Find each line below where the word "counters" occurs, and copy it.
-- EXTRACTED INFORMATION follows --
<file path="src/hw/vga_pkg.sv">
package vga_pkg;

    // horizontal line timing in pixel clocks, 640x480 at 60 Hz
    localparam int h_active     = 640;
    localparam int h_sync_start = 656;
    localparam int h_sync_end   = 752; // exclusive
    localparam int h_total      = 800;

    // vertical frame timing in lines
    localparam int v_active     = 480;
    localparam int v_sync_start = 490;
    localparam int v_sync_end   = 492; // exclusive
    localparam int v_total      = 525;

    // centered 320x240 window that is fed from the frame buffer
    localparam int win_x0 = 160;
    localparam int win_x1 = 480; // exclusive
    localparam int win_y0 = 120;
    localparam int win_y1 = 360; // exclusive

    localparam int win_pixels = (win_x1 - win_x0) * (win_y1 - win_y0);

    // 17 bits covers the 76800 window words
    localparam int fb_addr_w = 17;

    // both beam counters fit in 10 bits
    localparam int count_w = 10;

    // beam counters to pins: one cycle of RAM read, one cycle of output register
    localparam int pipe_delay = 2;

    // one RGB565 word
    // the writer and the RAM only move it around as raw bits
    // scan-out is the one place that splits it into color fields
    typedef union packed {
        logic [15:0] raw;
        struct packed {
            logic [4:0] red;   // bits 15:11
            logic [5:0] green; // bits 10:5
            logic [4:0] blue;  // bits 4:0
        } rgb;
    } pixel_word_u;

endpackage

</file>
<file path="src/hw/pixel_writer.sv">
module pixel_writer (
    input  logic                          clk_25m,
    input  logic                          rst_n,
    input  logic                          wr_start,
    input  logic                          wr_valid,
    input  vga_pkg::pixel_word_u          wr_pixel,
    output logic                          wr_en,
    output logic [vga_pkg::fb_addr_w-1:0] wr_addr,
    output vga_pkg::pixel_word_u          wr_data
);
    import vga_pkg::*;

    logic [fb_addr_w-1:0] wr_ptr;
    logic [fb_addr_w-1:0] cur_addr;
    logic [fb_addr_w-1:0] next_addr;

    // a start pulse takes effect in its own cycle, so a strobe that
    // comes with it lands on word 0
    assign cur_addr  = wr_start ? '0 : wr_ptr;
    assign next_addr = (cur_addr == fb_addr_w'(win_pixels - 1)) ? '0 : cur_addr + 1'b1;

    always_ff @(posedge clk_25m or negedge rst_n) begin
        if (!rst_n) begin
            wr_ptr <= '0;
            wr_en  <= 1'b0;
        end else begin
            wr_en <= wr_valid;
            if (wr_valid) begin
                wr_ptr <= next_addr;
            end else if (wr_start) begin
                wr_ptr <= '0;
            end
        end
    end

    always_ff @(posedge clk_25m) begin
        wr_addr <= cur_addr;
        wr_data <= wr_pixel;
    end

    // wrap handling must hold across any mix of start pulses and strobes
    a_ptr_range: assert property (
        @(posedge clk_25m) disable iff (!rst_n)
        wr_ptr < fb_addr_w'(win_pixels)
    ) else $error("write pointer %0d past end of window", wr_ptr);

endmodule

</file>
-- EXTRACTED INFORMATION concluded --
== FINISHED TASK ==
    // both beam counters fit in 10 bits
    // beam counters to pins: one cycle of RAM read, one cycle of output register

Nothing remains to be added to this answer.